Free for RSL Members, who can also book one discounted guest ticket for £5. Log in to book or join here. Non-Members can book £5 public tickets through the British Library

Literature Matters: RSL 200 is our bicentenary event series bringing together some of world’s best-known writers to explore the impact of literature on their lives. 

RSL Fellow Stephen Fry and comedian and author Shappi Khorsandi will come together in the iconic Union Chapel for a unique live-streamed event. 

They will discuss their writing across forms that has elevated them each to the status of national treasure, and discuss the impact that this challenging year has had on their creativity. 

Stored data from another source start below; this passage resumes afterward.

## run A
Design alu_top, start of the top module:
module alu_top (
    input             clk,
    input      [31:0] A,
    input      [31:0] B,
    input      [3:0]  ALU_Sel,
    output reg [31:0] ALU_Out,
    output reg        Carryout,
    output reg        Overflow
);
Size in the first run: about 4300 cells after synthesis, roughly 100 I/O pins, about 38000 µm² of cells after synthesis.
Settings: LEC_CHECK=0, CAP_MARGIN=5, CORE_MARGIN=2, CORE_UTILIZATION=66, CTS_CLUSTER_DIAMETER=43, HOLD_SLACK_MARGIN=-0.09, SETUP_SLACK_MARGIN=0.25, SLEW_MARGIN=20; clock period 8.48 ns.
run.sh (not shown) runs the stock make flow with config.mk's settings and CLKGATE_MAP_FILE=.
Run A: PASS, flow complete, no timing, DRC or antenna violations
Input changes introduced in run B (baseline for comparison: run A):
Settings: a deleted CTS_CLUSTER_DIAMETER that had been 43; an added TNS_END_PERCENT of 10; a change of CAP_MARGIN from 5 to 20; a deleted SETUP_SLACK_MARGIN that had been 0.25; a deleted HOLD_SLACK_MARGIN that had been -0.09; an added CTS_CLUSTER_SIZE of 24; a change of CORE_UTILIZATION from 66 to 40; a change of the clock period (ns, I/O delays scaled along) from 8.48 to 9.0.
## What came out
Run B reached the final stage; the timing, design-rule and antenna checks on its layout passed. Run A -> run B: routed metal-1 wire length increased by more than 10%. Delta (run B minus run A): share of the clock period used by the worst path closely matched the old numbers; weighted congestion at the end of routability-driven global placement closely matched the old numbers; aggregate routed wire length increased by 1.6% relative to the old numbers; area enclosed by the die boundary increased by 38000 µm² relative to the old numbers.
Here is what was changed in the inputs of run C compared with run B.
Settings: CTS_CLUSTER_SIZE no longer set, was 24; CORE_UTILIZATION now 33, was 40; TNS_END_PERCENT no longer set, was 10; the clock period (ns, I/O delays scaled along) now 8.62, was 9.0.
==> results <==
Run C ends up with lower initial antenna violation count than run B does. Run C against run B; tally of filler cells in the layout is up by more than 10%. The sequential share of cell area on run B is in line with that on run C. Run B ended up with ALU_Out[31] as its capture point of the critical path; run C ended up with ALU_Out[21].
Input changes introduced in run D (baseline for comparison: run C):
Settings: an added PLACE_DENSITY of 0.65; a change of CORE_UTILIZATION from 33 to 72; an added CTS_CLUSTER_SIZE of 40; an added HOLD_SLACK_MARGIN of 0.3; a change of the clock period (ns, I/O delays scaled along) from 8.62 to 6.23.
==> comparison <==
Run D: complete, dirty (setup timing)
Taking run C as the reference, in run D via total after detailed routing +about 16%; die size down 54%; cell count has decreased.
[run D vs run C] sequential share of cell area: lower in run D
The final estimated routing congestion in global placement in run C is 0.922 times that in run D.
Changes observed in run D relative to run C: number of placement rows shrank by 32%, clock skew did not really move, global-route usage over all layers now larger.
Relative to run C, the post-route cell area of run D is higher by about 11%.

---

== pepper ==
alu_top again, from the RTL that the note above started with.
make LEC_CHECK=0 ABC_AREA=1 CAP_MARGIN=25 CELL_PAD_IN_SITES_DETAIL_PLACEMENT=2 CORE_ASPECT_RATIO=1.6 CORE_MARGIN=4 CORE_UTILIZATION=57 CTS_CLUSTER_SIZE=27 GPL_ROUTABILITY_DRIVEN=0 GPL_TIMING_DRIVEN=1 MAX_ROUTING_LAYER=met5 MIN_ROUTING_LAYER=met2 PLACE_DENSITY_LB_ADDON=0.22 SETUP_SLACK_MARGIN=-0.13 SLEW_MARGIN=20 finish   # period 9.0 ns
The flow ended early for pepper: it failed with a tool error in detailed placement (3_5_place_dp).
### pepper -> willow
Settings: a deleted CORE_ASPECT_RATIO that had been 1.6; a change of CORE_UTILIZATION from 57 to 40; a deleted ABC_AREA that had been 1; a deleted CELL_PAD_IN_SITES_DETAIL_PLACEMENT that had been 2; a deleted GPL_TIMING_DRIVEN that had been 1; a deleted GPL_ROUTABILITY_DRIVEN that had been 0; a change of CAP_MARGIN from 25 to 20; a change of CORE_MARGIN from 4 to 2; a deleted MIN_ROUTING_LAYER that had been met2; a deleted SETUP_SLACK_MARGIN that had been -0.13; a deleted MAX_ROUTING_LAYER that had been met5; a deleted CTS_CLUSTER_SIZE that had been 27; a deleted PLACE_DENSITY_LB_ADDON that had been 0.22; a change of the clock period (ns, I/O delays scaled along) from 9.0 to 8.62.
--- outcome ---
Summary of willow over pepper: die height lower; placeable core region now larger; gate count after technology mapping lower. willow went all the way through synthesis, placement and routing and the layout is clean on timing, DRC and antenna. Diff pepper -> willow: number of cell rows went down, number of distinct library cells after synthesis went up 33, sequential area share after synthesis climbed 0.39 points, synthesized-area fraction occupied by ao, oa, aoi and oai cells grew by 3.7 points. Comparing willow and pepper, the lower netlist area before placement is on willow.
Edits applied to the flow inputs when going from willow to fjord:
Settings: CTS_CLUSTER_SIZE: unset -> 50; PLACE_DENSITY: unset -> 0.64; CORE_UTILIZATION: 40 -> 72; HOLD_SLACK_MARGIN: unset -> -0.1; the clock period (ns, I/O delays scaled along): 8.62 -> 6.73.
Findings:
- The run showing the greater setup total negative slack is willow.
- Cmp willow and fjord / worst setup slack / higher: willow
- Between willow and fjord, number of setup buffers added after CTS is higher for fjord, willow comes in under that.
- willow: PASS, flow complete, no timing, DRC or antenna violations
- The final report for fjord shows a completed flow and a layout that fails verification, specifically negative setup slack.
- | post-synth tally of flip-flops with integrated enable | willow vs fjord | ≈ equal |

---

The RTL this note starts from:
==> flow/design.v <==
module ALU (A, B, ALU_Sel, ALU_Out, Carryout, Overflow);
parameter ADD  = 0;
parameter SUB  = 1;
parameter MUL_HIGH = 2;
parameter MUL_LOW = 3;
input [31:0] A;
input [31:0] B;
input [3:0] ALU_Sel;
output [31:0] ALU_Out;
output Carryout;
output Overflow;
reg[31:0] ALU_32Result;
reg[63:0] ALU_64Result;
always @(*)
begin
    ALU_32Result = 32'h00000000;
    ALU_64Result = 64'h0000000000000000;
    case(ALU_Sel)
        ADD:        ALU_32Result = A + B;
        SUB:        ALU_32Result = A - B;
        MUL_HIGH:	ALU_64Result = A * B;
        MUL_LOW:	ALU_64Result = A * B;
        default:
        begin
            ALU_32Result = 32'h00000000;
            ALU_64Result = 64'h0000000000000000;
        end
    endcase
end
assign ALU_Out = (ALU_Sel == MUL_LOW)? ALU_64Result[31:0]: (ALU_Sel == MUL_HIGH)? ALU_64Result[63:32]:ALU_32Result[31:0];
assign Carryout = 1'b0;
assign Overflow = 1'b0;
endmodule
module alu_top (
    input             clk,
    input      [31:0] A,
    input      [31:0] B,
    input      [3:0]  ALU_Sel,
    output reg [31:0] ALU_Out,
    output reg        Carryout,
    output reg        Overflow
);
reg [31:0] a_q, b_q;
reg [3:0]  sel_q;
wire [31:0] out_d;
wire        carry_d, ovf_d;
ALU u_alu (
    .A(a_q), .B(b_q), .ALU_Sel(sel_q),
    .ALU_Out(out_d), .Carryout(carry_d), .Overflow(ovf_d)
);
always @(posedge clk) begin
    a_q      <= A;
    b_q      <= B;
    sel_q    <= ALU_Sel;
    ALU_Out  <= out_d;
    Carryout <= carry_d;
    Overflow <= ovf_d;
end
endmodule
make LEC_CHECK=0 ABC_AREA=1 CAP_MARGIN=15 CORE_ASPECT_RATIO=1.03 CORE_MARGIN=10 CORE_UTILIZATION=55 CTS_CLUSTER_DIAMETER=272 CTS_CLUSTER_SIZE=100 GPL_ROUTABILITY_DRIVEN=0 MIN_ROUTING_LAYER=met1 PLACE_DENSITY=0.6 SETUP_SLACK_MARGIN=0.51 SLEW_MARGIN=20 TNS_END_PERCENT=15 finish   # period 10.2 ns
Change:
ABC_AREA = not set   (was 1)
CORE_MARGIN = 2   (was 10)
CORE_UTILIZATION = 72   (was 55)
CTS_CLUSTER_DIAMETER = not set   (was 272)
CTS_CLUSTER_SIZE = not set   (was 100)
GPL_ROUTABILITY_DRIVEN = 1   (was 0)
PLACE_DENSITY = 0.64   (was 0.6)
SETUP_SLACK_MARGIN = not set   (was 0.51)
clock period = 6.79 ns   (was 10.2 ns; I/O delays follow)
Outcome: This time the run completed and failed the layout checks on negative setup slack; global-route usage grows by 17 points; design area went up by about 4.5%; cell count came out lower by about 20%; utilization is higher by 29 points; routed wire length decreases by about 1.8%.
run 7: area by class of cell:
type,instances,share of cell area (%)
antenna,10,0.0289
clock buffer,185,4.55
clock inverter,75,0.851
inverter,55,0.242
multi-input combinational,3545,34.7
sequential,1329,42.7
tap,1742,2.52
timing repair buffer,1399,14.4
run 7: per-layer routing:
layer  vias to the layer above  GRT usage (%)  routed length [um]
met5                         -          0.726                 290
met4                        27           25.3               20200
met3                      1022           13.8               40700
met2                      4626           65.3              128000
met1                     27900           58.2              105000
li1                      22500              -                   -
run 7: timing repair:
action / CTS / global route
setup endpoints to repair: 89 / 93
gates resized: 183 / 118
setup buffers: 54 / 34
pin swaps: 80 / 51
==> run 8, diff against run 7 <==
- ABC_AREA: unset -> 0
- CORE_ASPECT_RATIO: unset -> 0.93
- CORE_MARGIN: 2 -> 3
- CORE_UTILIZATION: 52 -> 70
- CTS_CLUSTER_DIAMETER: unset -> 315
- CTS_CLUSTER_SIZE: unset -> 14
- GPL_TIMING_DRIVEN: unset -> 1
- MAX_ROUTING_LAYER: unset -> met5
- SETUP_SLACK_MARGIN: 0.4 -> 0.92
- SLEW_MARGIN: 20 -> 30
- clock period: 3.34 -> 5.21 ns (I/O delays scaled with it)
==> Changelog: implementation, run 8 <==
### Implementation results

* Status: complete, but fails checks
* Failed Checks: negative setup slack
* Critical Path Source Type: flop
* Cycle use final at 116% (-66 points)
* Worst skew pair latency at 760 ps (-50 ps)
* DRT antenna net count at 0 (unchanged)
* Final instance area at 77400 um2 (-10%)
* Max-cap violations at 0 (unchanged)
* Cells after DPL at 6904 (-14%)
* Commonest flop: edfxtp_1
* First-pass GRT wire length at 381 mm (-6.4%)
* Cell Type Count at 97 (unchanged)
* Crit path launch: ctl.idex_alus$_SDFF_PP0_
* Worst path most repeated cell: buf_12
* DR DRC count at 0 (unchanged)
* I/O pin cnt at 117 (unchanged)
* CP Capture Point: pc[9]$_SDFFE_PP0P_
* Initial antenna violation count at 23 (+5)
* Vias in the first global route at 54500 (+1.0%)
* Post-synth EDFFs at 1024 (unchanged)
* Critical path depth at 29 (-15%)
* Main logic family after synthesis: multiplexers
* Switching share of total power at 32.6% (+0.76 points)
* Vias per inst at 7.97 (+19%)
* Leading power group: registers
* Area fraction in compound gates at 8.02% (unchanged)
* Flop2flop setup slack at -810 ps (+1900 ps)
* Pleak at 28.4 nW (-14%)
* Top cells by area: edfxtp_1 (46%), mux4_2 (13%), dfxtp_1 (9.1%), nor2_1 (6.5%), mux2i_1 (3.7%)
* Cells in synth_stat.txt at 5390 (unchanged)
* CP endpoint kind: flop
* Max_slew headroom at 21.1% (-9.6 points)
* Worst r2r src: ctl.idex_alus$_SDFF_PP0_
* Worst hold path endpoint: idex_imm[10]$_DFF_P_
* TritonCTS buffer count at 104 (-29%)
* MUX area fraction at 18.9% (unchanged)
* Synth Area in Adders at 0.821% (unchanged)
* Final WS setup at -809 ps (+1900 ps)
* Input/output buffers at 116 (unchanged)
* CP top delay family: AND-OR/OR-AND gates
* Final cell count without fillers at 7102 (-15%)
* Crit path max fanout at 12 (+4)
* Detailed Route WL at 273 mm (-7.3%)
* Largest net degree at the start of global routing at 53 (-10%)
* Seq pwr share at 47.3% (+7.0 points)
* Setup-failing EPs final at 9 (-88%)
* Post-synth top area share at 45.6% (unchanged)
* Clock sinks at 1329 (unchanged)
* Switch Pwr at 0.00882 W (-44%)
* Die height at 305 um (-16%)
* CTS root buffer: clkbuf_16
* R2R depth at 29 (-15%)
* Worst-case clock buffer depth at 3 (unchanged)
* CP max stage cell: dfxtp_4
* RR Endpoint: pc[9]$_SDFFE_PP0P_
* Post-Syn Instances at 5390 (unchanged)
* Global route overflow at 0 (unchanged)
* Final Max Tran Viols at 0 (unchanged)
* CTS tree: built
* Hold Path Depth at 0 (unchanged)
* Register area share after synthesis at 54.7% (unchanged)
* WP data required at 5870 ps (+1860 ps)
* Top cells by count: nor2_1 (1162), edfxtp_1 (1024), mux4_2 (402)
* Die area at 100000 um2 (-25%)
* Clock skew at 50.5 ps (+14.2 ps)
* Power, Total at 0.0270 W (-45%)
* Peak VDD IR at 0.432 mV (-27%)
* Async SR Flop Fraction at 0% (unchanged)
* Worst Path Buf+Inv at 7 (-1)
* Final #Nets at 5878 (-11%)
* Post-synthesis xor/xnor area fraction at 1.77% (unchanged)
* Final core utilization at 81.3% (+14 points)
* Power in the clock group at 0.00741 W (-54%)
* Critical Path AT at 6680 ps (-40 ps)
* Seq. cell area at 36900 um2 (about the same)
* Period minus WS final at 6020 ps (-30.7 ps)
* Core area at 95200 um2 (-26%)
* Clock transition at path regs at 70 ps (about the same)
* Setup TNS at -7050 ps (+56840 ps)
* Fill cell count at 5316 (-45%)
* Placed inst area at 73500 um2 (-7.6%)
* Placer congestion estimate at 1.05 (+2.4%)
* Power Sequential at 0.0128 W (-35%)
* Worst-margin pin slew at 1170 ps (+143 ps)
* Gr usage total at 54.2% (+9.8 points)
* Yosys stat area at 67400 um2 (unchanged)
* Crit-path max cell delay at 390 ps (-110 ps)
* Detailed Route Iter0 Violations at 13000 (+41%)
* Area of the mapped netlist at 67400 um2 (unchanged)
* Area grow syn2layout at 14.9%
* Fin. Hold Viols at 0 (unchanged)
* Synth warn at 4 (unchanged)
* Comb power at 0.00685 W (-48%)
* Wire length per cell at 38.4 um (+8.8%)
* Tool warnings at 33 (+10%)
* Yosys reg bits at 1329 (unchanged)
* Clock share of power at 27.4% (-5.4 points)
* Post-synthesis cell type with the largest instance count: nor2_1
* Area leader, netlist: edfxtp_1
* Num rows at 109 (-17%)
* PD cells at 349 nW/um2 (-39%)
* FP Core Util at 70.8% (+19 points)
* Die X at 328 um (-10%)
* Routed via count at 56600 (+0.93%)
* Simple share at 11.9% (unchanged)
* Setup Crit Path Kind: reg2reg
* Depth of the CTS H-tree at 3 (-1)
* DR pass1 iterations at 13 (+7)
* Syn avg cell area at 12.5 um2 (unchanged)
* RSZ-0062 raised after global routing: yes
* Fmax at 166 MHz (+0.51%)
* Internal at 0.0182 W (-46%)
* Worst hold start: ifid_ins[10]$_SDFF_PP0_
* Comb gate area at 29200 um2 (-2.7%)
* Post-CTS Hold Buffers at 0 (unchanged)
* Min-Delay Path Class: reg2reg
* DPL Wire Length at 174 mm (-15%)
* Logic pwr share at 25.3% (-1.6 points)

Stephen grew up in a house with colossal bookcases filled with classic works of literature, using them as medicine cabinets to treat his childhood. He has remarked that writing is a ‘newer technology – only five or six thousand years old’ by which ‘we can change utterance into permanence’, and when once asked for writing advice, he responded: ‘the important thing to do for those who want to liberate their writing is to be able to let go of their self-consciousness, to allow the words to write for them.’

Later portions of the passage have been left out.